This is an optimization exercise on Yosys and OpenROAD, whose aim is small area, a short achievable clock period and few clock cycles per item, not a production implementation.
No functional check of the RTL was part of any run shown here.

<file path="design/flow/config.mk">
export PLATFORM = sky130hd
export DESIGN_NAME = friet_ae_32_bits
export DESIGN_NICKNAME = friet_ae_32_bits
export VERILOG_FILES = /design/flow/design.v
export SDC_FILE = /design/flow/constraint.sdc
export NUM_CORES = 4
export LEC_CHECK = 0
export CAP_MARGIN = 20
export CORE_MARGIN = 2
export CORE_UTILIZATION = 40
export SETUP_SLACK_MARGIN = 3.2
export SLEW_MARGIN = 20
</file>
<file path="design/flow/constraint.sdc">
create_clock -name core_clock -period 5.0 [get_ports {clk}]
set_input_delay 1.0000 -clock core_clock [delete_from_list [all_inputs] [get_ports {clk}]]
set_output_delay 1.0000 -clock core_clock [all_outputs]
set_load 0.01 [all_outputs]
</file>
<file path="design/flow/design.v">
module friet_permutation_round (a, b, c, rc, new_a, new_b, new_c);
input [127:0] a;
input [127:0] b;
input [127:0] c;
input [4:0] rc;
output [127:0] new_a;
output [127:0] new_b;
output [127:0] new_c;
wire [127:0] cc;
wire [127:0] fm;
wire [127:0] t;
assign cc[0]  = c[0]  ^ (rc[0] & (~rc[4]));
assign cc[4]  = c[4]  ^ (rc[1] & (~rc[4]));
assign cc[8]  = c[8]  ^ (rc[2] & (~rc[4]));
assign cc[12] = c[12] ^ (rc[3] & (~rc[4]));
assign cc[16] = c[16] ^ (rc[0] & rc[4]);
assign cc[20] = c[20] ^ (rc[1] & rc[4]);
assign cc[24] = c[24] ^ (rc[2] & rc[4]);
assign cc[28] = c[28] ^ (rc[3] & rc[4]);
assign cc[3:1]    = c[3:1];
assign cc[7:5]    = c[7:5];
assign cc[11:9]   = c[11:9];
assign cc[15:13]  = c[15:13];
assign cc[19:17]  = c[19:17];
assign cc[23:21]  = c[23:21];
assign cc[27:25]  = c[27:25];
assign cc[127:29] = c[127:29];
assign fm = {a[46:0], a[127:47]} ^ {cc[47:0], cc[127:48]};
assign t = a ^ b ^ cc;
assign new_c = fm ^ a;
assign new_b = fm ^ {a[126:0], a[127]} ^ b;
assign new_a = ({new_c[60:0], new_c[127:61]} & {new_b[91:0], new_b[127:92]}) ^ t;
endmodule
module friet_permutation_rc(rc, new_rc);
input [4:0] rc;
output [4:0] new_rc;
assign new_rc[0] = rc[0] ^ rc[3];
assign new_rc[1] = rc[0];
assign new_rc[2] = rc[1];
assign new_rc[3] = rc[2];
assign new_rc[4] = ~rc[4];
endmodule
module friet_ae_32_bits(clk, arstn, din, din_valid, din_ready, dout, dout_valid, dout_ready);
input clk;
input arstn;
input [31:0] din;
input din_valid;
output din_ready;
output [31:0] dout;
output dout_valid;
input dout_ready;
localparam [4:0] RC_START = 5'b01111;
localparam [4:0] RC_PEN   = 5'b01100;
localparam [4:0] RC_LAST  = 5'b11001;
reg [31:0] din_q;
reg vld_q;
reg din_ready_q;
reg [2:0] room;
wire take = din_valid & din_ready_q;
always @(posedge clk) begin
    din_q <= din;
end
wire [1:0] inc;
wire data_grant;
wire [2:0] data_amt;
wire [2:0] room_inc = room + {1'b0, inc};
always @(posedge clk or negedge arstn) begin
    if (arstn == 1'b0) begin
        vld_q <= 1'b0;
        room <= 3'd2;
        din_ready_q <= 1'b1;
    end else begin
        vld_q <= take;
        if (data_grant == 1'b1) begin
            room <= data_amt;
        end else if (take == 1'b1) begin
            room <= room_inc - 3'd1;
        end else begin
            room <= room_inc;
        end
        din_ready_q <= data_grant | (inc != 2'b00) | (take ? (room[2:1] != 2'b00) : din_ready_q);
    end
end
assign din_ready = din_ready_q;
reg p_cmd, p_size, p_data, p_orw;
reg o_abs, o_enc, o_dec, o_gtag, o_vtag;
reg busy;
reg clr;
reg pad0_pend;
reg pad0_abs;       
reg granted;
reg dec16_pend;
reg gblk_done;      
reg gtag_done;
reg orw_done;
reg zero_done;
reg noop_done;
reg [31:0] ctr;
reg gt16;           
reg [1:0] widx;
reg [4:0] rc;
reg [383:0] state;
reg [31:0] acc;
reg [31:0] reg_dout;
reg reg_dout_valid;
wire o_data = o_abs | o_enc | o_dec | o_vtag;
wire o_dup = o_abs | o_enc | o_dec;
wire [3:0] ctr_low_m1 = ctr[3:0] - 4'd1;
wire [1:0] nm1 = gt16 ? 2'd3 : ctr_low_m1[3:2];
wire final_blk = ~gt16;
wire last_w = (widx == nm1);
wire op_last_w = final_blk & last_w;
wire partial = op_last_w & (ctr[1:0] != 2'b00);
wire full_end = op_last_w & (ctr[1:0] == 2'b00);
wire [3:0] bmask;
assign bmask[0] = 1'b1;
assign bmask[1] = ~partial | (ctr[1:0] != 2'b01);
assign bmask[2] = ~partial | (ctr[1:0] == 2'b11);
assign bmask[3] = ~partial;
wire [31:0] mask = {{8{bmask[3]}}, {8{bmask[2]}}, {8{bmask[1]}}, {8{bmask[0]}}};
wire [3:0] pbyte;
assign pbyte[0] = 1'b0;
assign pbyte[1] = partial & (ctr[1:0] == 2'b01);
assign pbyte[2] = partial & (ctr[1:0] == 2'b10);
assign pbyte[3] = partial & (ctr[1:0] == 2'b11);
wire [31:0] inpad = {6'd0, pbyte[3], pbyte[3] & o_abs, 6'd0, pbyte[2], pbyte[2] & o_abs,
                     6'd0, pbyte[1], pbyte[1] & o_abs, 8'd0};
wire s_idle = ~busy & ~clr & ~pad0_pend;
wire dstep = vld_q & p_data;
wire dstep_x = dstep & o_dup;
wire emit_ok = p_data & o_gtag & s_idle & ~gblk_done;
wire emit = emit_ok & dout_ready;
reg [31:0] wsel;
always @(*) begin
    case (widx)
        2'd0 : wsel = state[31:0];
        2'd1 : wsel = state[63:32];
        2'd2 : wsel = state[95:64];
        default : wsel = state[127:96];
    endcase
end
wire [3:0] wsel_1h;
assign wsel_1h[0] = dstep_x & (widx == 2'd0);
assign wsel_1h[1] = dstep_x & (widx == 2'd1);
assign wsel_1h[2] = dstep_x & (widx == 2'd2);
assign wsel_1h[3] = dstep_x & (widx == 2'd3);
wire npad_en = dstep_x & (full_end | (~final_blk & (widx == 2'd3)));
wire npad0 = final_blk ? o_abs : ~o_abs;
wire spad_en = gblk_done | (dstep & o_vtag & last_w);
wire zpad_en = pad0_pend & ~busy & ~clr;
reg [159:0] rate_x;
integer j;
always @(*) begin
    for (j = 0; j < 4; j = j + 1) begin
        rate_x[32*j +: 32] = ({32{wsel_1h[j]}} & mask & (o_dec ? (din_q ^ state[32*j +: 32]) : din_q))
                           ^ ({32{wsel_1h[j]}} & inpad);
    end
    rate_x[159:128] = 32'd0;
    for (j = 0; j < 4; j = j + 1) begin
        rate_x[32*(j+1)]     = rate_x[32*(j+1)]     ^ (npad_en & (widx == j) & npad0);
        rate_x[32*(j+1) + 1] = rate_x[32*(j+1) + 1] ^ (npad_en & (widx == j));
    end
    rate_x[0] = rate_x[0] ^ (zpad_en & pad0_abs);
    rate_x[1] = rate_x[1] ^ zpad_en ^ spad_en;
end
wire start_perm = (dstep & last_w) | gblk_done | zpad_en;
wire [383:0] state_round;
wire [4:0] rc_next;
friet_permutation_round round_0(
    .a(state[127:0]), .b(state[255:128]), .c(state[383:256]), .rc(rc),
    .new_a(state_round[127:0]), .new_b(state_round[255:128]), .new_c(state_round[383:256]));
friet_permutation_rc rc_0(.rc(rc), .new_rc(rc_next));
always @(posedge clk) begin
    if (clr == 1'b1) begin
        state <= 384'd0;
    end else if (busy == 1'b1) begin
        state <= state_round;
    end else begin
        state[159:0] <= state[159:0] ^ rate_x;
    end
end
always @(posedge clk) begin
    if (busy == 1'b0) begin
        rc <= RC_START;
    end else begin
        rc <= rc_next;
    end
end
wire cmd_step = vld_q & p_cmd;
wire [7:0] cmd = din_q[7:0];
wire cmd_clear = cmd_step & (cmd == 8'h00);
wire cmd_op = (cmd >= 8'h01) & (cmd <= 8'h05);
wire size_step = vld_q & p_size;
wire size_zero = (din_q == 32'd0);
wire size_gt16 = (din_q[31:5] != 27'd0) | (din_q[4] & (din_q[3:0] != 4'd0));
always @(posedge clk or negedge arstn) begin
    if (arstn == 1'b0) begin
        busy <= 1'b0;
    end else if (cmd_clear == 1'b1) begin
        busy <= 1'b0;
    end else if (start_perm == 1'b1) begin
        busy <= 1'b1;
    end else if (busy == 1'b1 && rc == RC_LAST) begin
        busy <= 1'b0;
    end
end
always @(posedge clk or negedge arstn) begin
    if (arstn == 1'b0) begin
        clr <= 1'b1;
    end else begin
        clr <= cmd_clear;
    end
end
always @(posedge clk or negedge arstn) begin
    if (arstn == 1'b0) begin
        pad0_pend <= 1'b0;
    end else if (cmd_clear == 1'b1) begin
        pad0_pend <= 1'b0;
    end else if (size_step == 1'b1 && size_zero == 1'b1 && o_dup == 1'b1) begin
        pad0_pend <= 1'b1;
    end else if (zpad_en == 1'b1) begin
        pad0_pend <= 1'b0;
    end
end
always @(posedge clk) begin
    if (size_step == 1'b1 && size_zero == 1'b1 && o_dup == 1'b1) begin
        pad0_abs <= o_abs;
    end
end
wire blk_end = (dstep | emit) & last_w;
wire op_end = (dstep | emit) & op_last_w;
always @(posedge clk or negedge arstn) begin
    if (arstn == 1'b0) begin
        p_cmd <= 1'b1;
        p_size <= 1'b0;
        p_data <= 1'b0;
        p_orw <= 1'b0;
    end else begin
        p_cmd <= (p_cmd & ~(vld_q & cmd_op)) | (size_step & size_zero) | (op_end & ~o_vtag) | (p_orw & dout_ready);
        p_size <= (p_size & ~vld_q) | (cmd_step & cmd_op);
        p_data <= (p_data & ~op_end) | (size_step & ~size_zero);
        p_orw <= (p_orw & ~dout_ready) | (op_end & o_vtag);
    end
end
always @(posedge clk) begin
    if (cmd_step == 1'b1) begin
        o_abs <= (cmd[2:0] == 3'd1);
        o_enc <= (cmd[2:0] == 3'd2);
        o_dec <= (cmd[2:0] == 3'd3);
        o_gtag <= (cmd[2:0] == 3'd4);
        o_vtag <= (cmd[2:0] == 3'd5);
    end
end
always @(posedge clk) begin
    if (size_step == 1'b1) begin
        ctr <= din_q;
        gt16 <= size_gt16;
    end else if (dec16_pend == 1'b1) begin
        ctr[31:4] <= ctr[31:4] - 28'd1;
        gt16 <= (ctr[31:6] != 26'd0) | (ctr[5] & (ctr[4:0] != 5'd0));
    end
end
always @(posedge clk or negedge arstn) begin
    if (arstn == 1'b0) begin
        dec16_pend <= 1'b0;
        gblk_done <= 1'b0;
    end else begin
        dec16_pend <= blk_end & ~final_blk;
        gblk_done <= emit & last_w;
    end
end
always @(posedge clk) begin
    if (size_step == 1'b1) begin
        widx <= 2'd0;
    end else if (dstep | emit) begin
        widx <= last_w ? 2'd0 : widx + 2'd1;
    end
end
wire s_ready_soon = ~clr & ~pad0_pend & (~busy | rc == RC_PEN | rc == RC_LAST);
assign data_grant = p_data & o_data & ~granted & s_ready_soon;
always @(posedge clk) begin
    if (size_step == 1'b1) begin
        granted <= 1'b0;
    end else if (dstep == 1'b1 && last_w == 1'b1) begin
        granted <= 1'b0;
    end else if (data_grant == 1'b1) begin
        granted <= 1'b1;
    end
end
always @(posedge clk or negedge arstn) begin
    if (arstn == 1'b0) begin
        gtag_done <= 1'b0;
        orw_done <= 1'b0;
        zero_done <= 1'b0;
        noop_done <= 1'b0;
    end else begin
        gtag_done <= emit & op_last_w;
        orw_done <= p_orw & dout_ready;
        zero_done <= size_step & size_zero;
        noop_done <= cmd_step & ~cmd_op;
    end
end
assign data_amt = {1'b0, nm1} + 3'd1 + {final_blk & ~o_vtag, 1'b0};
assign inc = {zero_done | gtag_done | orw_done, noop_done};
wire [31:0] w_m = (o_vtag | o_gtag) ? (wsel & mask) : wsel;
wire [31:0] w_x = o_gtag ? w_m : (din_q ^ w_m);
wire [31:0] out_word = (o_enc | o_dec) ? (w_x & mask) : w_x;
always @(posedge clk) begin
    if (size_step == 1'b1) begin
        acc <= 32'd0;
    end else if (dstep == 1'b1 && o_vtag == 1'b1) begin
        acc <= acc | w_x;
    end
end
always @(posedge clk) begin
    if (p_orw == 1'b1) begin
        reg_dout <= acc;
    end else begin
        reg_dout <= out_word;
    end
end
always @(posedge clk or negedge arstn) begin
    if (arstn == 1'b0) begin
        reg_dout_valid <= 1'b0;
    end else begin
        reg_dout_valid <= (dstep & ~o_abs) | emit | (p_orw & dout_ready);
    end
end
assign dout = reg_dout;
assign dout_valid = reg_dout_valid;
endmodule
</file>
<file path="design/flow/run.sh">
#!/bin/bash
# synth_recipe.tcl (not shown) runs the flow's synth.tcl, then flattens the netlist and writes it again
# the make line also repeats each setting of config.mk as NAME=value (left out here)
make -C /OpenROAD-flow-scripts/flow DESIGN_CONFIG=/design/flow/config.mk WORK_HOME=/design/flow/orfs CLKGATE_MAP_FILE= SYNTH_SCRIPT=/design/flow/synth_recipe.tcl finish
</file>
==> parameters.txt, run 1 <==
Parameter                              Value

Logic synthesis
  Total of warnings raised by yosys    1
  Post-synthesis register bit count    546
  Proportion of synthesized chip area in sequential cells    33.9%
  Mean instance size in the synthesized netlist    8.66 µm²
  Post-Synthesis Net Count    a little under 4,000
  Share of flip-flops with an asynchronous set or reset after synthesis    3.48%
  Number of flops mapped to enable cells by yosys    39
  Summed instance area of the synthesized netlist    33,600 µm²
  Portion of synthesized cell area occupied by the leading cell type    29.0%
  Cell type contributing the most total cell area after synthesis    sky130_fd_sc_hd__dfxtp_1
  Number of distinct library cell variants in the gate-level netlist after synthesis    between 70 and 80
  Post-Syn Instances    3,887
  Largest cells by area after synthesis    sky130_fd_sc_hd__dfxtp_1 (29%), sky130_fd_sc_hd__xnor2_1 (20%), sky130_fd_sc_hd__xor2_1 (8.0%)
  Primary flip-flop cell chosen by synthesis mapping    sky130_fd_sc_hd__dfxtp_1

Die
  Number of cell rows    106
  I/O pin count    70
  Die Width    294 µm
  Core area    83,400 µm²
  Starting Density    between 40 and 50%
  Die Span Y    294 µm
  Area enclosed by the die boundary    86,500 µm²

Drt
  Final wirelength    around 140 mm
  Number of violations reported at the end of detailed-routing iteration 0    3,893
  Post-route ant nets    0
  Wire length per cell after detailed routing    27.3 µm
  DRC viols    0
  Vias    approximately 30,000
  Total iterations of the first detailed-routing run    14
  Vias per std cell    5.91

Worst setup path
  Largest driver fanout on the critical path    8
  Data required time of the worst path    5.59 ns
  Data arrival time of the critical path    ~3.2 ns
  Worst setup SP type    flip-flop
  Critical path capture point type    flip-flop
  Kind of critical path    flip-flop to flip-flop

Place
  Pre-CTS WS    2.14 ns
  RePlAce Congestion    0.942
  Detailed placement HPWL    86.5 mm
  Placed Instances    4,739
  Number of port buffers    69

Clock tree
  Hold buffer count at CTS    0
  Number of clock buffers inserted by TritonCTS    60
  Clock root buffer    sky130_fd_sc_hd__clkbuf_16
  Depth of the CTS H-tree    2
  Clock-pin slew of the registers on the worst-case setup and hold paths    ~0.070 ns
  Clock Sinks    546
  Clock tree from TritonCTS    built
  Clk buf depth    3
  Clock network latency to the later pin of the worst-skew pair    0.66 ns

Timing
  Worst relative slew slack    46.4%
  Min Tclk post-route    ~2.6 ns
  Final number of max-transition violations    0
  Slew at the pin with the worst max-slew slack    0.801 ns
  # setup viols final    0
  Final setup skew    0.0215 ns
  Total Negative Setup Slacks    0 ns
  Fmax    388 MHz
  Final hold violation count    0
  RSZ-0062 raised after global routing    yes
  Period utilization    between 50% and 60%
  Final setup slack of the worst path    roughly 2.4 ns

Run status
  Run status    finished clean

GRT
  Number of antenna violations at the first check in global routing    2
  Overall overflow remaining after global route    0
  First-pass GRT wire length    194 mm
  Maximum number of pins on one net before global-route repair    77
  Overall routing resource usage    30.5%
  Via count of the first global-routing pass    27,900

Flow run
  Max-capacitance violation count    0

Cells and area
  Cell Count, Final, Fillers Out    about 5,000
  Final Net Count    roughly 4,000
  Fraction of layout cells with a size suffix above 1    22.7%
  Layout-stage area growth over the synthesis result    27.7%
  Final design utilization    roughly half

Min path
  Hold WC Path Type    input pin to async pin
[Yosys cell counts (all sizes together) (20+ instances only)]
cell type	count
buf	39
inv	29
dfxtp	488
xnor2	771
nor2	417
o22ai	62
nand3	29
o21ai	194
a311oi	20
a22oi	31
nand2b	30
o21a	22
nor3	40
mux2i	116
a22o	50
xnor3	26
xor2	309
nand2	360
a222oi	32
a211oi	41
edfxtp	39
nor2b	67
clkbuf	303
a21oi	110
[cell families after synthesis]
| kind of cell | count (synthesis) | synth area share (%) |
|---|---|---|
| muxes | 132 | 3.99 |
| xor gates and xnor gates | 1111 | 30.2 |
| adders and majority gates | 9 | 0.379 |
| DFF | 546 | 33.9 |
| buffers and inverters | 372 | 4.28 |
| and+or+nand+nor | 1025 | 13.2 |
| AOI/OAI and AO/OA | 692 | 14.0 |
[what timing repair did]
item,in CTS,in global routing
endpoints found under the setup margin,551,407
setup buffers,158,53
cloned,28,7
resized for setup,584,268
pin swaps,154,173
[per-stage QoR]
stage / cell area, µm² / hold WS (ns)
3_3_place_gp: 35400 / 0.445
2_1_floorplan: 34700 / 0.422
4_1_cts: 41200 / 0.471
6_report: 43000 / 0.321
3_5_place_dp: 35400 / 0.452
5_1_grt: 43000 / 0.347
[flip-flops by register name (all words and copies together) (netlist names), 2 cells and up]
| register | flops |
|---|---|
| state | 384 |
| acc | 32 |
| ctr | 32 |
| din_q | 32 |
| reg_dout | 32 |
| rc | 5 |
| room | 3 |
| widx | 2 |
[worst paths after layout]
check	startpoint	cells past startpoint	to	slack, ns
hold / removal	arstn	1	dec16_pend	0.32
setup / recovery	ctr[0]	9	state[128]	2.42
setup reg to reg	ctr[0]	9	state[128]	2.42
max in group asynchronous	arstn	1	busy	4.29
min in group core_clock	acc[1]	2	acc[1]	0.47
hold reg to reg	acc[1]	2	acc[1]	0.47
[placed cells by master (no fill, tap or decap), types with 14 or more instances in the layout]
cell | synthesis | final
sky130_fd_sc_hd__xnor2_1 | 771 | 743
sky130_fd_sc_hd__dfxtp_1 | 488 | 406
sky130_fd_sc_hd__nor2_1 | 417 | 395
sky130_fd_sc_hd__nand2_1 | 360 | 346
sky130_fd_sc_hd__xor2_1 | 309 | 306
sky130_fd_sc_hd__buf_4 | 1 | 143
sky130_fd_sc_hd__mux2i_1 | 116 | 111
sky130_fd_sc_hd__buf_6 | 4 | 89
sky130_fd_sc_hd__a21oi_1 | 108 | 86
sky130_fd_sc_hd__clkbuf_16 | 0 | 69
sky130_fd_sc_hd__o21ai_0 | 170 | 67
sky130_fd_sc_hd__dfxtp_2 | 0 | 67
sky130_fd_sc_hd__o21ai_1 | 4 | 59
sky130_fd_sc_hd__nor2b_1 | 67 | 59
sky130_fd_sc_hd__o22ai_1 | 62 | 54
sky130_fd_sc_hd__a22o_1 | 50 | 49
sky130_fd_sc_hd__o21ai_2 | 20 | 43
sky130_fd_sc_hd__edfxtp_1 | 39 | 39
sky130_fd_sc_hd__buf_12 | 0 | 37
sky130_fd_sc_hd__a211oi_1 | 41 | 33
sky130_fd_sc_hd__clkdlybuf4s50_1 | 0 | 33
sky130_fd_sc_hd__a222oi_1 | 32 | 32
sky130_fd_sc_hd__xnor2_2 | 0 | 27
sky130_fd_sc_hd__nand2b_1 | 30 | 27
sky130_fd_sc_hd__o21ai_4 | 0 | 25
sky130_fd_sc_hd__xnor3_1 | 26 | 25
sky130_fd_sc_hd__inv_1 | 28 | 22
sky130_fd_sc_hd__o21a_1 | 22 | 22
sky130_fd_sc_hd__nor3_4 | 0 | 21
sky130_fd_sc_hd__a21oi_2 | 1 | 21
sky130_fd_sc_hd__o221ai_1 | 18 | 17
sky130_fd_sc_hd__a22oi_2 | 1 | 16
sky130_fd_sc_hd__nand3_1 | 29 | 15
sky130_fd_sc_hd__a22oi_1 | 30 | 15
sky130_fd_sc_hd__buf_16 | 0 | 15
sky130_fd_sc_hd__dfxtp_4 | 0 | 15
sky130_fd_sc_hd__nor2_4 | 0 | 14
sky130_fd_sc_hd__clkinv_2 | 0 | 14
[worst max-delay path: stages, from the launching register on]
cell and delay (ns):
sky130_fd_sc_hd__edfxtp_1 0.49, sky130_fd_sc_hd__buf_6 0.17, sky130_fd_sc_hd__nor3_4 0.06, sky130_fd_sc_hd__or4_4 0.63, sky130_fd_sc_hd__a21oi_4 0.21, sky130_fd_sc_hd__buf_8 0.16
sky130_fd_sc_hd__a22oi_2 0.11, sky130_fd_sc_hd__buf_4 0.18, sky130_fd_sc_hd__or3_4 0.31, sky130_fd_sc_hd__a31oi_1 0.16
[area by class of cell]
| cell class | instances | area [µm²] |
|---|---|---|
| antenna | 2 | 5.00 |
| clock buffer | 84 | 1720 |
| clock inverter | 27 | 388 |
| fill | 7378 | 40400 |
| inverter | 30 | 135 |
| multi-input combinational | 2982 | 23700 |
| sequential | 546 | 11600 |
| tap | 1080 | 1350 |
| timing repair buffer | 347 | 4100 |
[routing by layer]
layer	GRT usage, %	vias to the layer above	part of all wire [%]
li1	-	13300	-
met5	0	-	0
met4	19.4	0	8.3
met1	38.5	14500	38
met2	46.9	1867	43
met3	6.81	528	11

════════════════

- Exercise prompt
From the entries above, write out only the lines starting at the line that holds "p_data <= (p_data" and ending at the line that holds "assign data_grant = p_data", keeping both and matching them exactly.

- Task result
        p_data <= (p_data & ~op_end) | (size_step & ~size_zero);
        p_orw <= (p_orw & ~dout_ready) | (op_end & o_vtag);
    end
end
always @(posedge clk) begin
    if (cmd_step == 1'b1) begin
        o_abs <= (cmd[2:0] == 3'd1);
        o_enc <= (cmd[2:0] == 3'd2);
        o_dec <= (cmd[2:0] == 3'd3);
        o_gtag <= (cmd[2:0] == 3'd4);
        o_vtag <= (cmd[2:0] == 3'd5);
    end
end
always @(posedge clk) begin
    if (size_step == 1'b1) begin
        ctr <= din_q;
        gt16 <= size_gt16;
    end else if (dec16_pend == 1'b1) begin
        ctr[31:4] <= ctr[31:4] - 28'd1;
        gt16 <= (ctr[31:6] != 26'd0) | (ctr[5] & (ctr[4:0] != 5'd0));
    end
end
always @(posedge clk or negedge arstn) begin
    if (arstn == 1'b0) begin
        dec16_pend <= 1'b0;
        gblk_done <= 1'b0;
    end else begin
        dec16_pend <= blk_end & ~final_blk;
        gblk_done <= emit & last_w;
    end
end
always @(posedge clk) begin
    if (size_step == 1'b1) begin
        widx <= 2'd0;
    end else if (dstep | emit) begin
        widx <= last_w ? 2'd0 : widx + 2'd1;
    end
end
wire s_ready_soon = ~clr & ~pad0_pend & (~busy | rc == RC_PEN | rc == RC_LAST);
assign data_grant = p_data & o_data & ~granted & s_ready_soon;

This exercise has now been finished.